▶ **Task directions**
Please start at the first line of the records beneath and quote each line exactly, ending with the line containing "[run 2: power by group through the flow]".

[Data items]
----
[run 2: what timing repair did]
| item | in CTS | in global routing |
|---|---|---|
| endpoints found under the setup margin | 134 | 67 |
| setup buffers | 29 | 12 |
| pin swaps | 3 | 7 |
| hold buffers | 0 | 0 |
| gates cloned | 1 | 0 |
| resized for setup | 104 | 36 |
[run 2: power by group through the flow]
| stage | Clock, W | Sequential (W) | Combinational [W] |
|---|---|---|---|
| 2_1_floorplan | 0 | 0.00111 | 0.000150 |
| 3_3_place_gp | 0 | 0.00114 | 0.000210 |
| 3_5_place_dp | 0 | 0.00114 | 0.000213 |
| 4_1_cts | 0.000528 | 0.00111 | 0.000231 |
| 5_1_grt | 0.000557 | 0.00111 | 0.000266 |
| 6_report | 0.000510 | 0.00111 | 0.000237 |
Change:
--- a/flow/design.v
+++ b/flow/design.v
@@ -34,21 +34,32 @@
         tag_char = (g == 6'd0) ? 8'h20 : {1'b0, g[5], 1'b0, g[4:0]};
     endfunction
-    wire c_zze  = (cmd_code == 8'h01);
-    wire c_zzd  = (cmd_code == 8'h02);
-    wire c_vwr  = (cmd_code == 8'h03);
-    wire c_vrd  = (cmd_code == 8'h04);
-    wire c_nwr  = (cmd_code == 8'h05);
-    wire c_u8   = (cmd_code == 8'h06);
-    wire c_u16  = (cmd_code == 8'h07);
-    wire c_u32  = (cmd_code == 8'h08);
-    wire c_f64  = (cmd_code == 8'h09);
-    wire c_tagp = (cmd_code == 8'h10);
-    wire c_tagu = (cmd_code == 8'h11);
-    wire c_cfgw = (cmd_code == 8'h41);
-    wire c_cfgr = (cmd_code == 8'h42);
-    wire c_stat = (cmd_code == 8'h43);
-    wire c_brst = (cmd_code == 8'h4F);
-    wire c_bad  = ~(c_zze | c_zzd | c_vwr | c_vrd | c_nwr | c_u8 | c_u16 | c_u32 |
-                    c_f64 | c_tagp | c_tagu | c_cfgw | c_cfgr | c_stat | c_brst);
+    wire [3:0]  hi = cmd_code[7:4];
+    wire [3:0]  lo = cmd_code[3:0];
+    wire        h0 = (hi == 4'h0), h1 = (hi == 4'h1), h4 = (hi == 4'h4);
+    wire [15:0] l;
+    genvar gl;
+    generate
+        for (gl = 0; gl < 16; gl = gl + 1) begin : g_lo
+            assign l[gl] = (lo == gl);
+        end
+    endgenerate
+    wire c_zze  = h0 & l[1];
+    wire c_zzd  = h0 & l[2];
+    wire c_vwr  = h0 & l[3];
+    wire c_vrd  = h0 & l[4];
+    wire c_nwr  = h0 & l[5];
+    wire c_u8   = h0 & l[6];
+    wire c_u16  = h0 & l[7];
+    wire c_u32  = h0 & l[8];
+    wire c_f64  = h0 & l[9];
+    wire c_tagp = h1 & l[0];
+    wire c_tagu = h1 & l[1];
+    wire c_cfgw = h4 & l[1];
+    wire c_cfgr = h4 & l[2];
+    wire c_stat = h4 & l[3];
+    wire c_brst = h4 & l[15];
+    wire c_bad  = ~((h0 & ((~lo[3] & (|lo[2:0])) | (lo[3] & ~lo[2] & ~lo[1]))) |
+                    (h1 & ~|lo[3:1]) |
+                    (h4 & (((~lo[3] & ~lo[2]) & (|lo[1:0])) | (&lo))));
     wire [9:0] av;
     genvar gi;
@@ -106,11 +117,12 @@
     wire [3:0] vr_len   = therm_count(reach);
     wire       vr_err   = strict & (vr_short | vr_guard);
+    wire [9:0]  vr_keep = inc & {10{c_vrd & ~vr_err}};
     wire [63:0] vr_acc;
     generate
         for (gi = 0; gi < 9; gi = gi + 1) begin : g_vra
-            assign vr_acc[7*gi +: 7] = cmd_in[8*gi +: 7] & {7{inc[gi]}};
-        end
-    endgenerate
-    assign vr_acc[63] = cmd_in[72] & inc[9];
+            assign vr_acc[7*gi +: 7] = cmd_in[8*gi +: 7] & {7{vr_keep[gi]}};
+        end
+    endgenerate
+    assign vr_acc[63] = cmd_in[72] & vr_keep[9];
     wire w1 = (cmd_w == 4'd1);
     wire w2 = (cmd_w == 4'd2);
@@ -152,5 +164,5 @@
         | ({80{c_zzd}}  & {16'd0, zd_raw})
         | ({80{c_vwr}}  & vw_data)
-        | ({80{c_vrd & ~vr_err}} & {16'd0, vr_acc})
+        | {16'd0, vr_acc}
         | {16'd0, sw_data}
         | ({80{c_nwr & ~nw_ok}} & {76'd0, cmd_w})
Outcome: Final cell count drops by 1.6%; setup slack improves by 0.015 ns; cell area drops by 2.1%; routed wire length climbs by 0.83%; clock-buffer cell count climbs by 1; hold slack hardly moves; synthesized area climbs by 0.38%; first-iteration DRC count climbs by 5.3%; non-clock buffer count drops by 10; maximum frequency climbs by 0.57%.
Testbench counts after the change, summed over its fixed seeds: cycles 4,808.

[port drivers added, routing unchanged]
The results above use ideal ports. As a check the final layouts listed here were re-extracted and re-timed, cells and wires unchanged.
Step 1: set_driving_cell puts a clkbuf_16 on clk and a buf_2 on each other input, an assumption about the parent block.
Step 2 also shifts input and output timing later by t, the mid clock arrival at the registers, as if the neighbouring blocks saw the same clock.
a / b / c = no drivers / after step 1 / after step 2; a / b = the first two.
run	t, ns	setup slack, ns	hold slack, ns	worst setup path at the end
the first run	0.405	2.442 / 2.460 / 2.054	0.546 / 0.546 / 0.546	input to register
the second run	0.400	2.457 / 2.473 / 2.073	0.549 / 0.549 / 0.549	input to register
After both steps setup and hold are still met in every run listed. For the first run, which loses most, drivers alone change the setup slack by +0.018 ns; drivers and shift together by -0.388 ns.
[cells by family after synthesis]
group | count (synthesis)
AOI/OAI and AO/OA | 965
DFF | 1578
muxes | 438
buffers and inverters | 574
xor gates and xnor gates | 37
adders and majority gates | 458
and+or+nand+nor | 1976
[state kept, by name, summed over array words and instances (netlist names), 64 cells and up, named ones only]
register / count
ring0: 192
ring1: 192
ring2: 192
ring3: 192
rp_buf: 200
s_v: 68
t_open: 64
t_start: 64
Context: an optimization exercise on an open-source flow, tuned for small area. The choices shown serve that exercise and are no tape-out recipe. The RTL was checked by simulation tests, not by an equivalence proof against the original design.

==> flow/design.v (outline; a module is shown in full before it is edited, if it fits) <==
// module fsk_rx: 1385 lines
module fsk_rx (
    input  wire        clk,
    input  wire        rst,           
    input  wire        in_valid,
    input  wire [15:0] in_i,
    input  wire [15:0] in_q,
    output reg         db_valid,
    output reg  [7:0]  db_level,
    output reg  [31:0] db_maxsq,
    output reg         hit_valid,
    output reg         byte_valid,
    output reg  [7:0]  byte_data,
    output reg         byte_first,
    output reg         byte_last
);
  // ...
==> flow/run.sh <==
#!/bin/bash
# synth_recipe.tcl (not shown) runs the flow's synth.tcl, then flattens the netlist and writes it again
# the make line also repeats each setting of config.mk as NAME=value (left out here)
make -C /OpenROAD-flow-scripts/flow DESIGN_CONFIG=/design/flow/config.mk WORK_HOME=/design/flow/orfs CLKGATE_MAP_FILE= SYNTH_SCRIPT=/design/flow/synth_recipe.tcl finish
==> flow/config.mk <==
export PLATFORM = sky130hd
export DESIGN_NAME = fsk_rx
export DESIGN_NICKNAME = fsk_rx
export VERILOG_FILES = /design/flow/design.v
export SDC_FILE = /design/flow/constraint.sdc
export NUM_CORES = 4
export LEC_CHECK = 0
export CAP_MARGIN = 20
export CORE_MARGIN = 2
export CORE_UTILIZATION = 40
export SLEW_MARGIN = 20
==> flow/constraint.sdc <==
create_clock -name core_clock -period 12.0 [get_ports {clk}]
set_input_delay 2.4000 -clock core_clock [delete_from_list [all_inputs] [get_ports {clk}]]
set_output_delay 2.4000 -clock core_clock [all_outputs]
set_load 0.01 [all_outputs]
==> summary.txt, run 1 <==
Finish
  – Register area: around 0.0045 mm^2
  – # clk buffers: 18
  – Area occupied by multi-input gates: approximately 0.019 mm^2
  – Leading cell type in the layout, fill and taps excluded: inv_1
  – Leading cell types in the layout, fill and taps excluded: 374 x inv_1, 305 x fa_1, 286 x nor2_1
  – Top reg by flops: curmax
  – Share of layout cells above drive strength 1: under 10%
  – Sequential cell area share: between 15 and 20%
  – Num sequential: 177

Die
  – Core ar.: 0.06297 mm^2
  – Tapcell Cnt: roughly 850
  – Starting Density: 40.40%

Placed design
  – Worst slack, placed: 0.3488 ns
  – DP Area: between 0.02 and 0.03 mm^2

Clock tree
  – CTS sink cnt: roughly 180

Job
  – Max_cap viols: 0

Detailed routing
  – M1 WL: between 40000 and 50000 um
  – DRT Pass-1 Iters: 8
  – Vias: around 23000
  – Drc violations: 0

Global routing
  – Met1 Resource Use GR: 39.82%
  – First-pass GRT wire length: 147000 um
  – Vias in the first global route: about 23000
  – Met3 usage: 6.574%

Synth
  – Cells after synthesis: 2977
  – Cell with the most instances after synthesis: inv_1
  – Adder and majority gate portion of the synthesized area: 32.55%
  – Post-synth top area share: 24.00%

STA
  – Hold_ws: 0.4146 ns
  – Final hold violation count: 0
  – Max transition margin: 14.10%
  – RSZ-0062 raised after global routing: false
  – Fin. max-slew vios: 0
  – Max Fclk: a little under 90 MHz

Critical path
  – Worst path slowest cell: ha_1
  – Worst EP arrival: 11.36 ns

Outcome
  – Status: timing/DRC/antenna clean
Context: an optimization exercise on an open-source flow, tuned for small area, a short achievable clock period and few clock cycles. The choices shown serve that exercise and are no tape-out recipe. For this run, only the layout was checked, not whether the RTL still works.

**design/flow/run.sh**
```bash
#!/bin/bash
# synth_recipe.tcl (not shown) runs the flow's synth.tcl, then flattens the netlist and writes it again
# the make line also repeats each setting of config.mk as NAME=value (left out here)
make -C /OpenROAD-flow-scripts/flow DESIGN_CONFIG=/design/flow/config.mk WORK_HOME=/design/flow/orfs CLKGATE_MAP_FILE= SYNTH_SCRIPT=/design/flow/synth_recipe.tcl finish
```
**design/flow/config.mk**
```make
export PLATFORM = sky130hd
export DESIGN_NAME = thermy_ck8
export DESIGN_NICKNAME = thermy_ck8
export VERILOG_FILES = /design/flow/design.v
export SDC_FILE = /design/flow/constraint.sdc
export NUM_CORES = 4
export LEC_CHECK = 0
export CAP_MARGIN = 20
export CORE_MARGIN = 2
export CORE_UTILIZATION = 20
export PLACE_DENSITY = 0.3
export SLEW_MARGIN = 20
```
**design/flow/constraint.sdc**
```tcl
create_clock -name core_clock -period 20.0 [get_ports {clk}]
set_input_delay 4.0000 -clock core_clock [delete_from_list [all_inputs] [get_ports {clk}]]
set_output_delay 4.0000 -clock core_clock [all_outputs]
set_load 0.01 [all_outputs]
```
----
▶ **Written reply**
[run 2: what timing repair did]
| item | in CTS | in global routing |
|---|---|---|
| endpoints found under the setup margin | 134 | 67 |
| setup buffers | 29 | 12 |
| pin swaps | 3 | 7 |
| hold buffers | 0 | 0 |
| gates cloned | 1 | 0 |
| resized for setup | 104 | 36 |
[run 2: power by group through the flow]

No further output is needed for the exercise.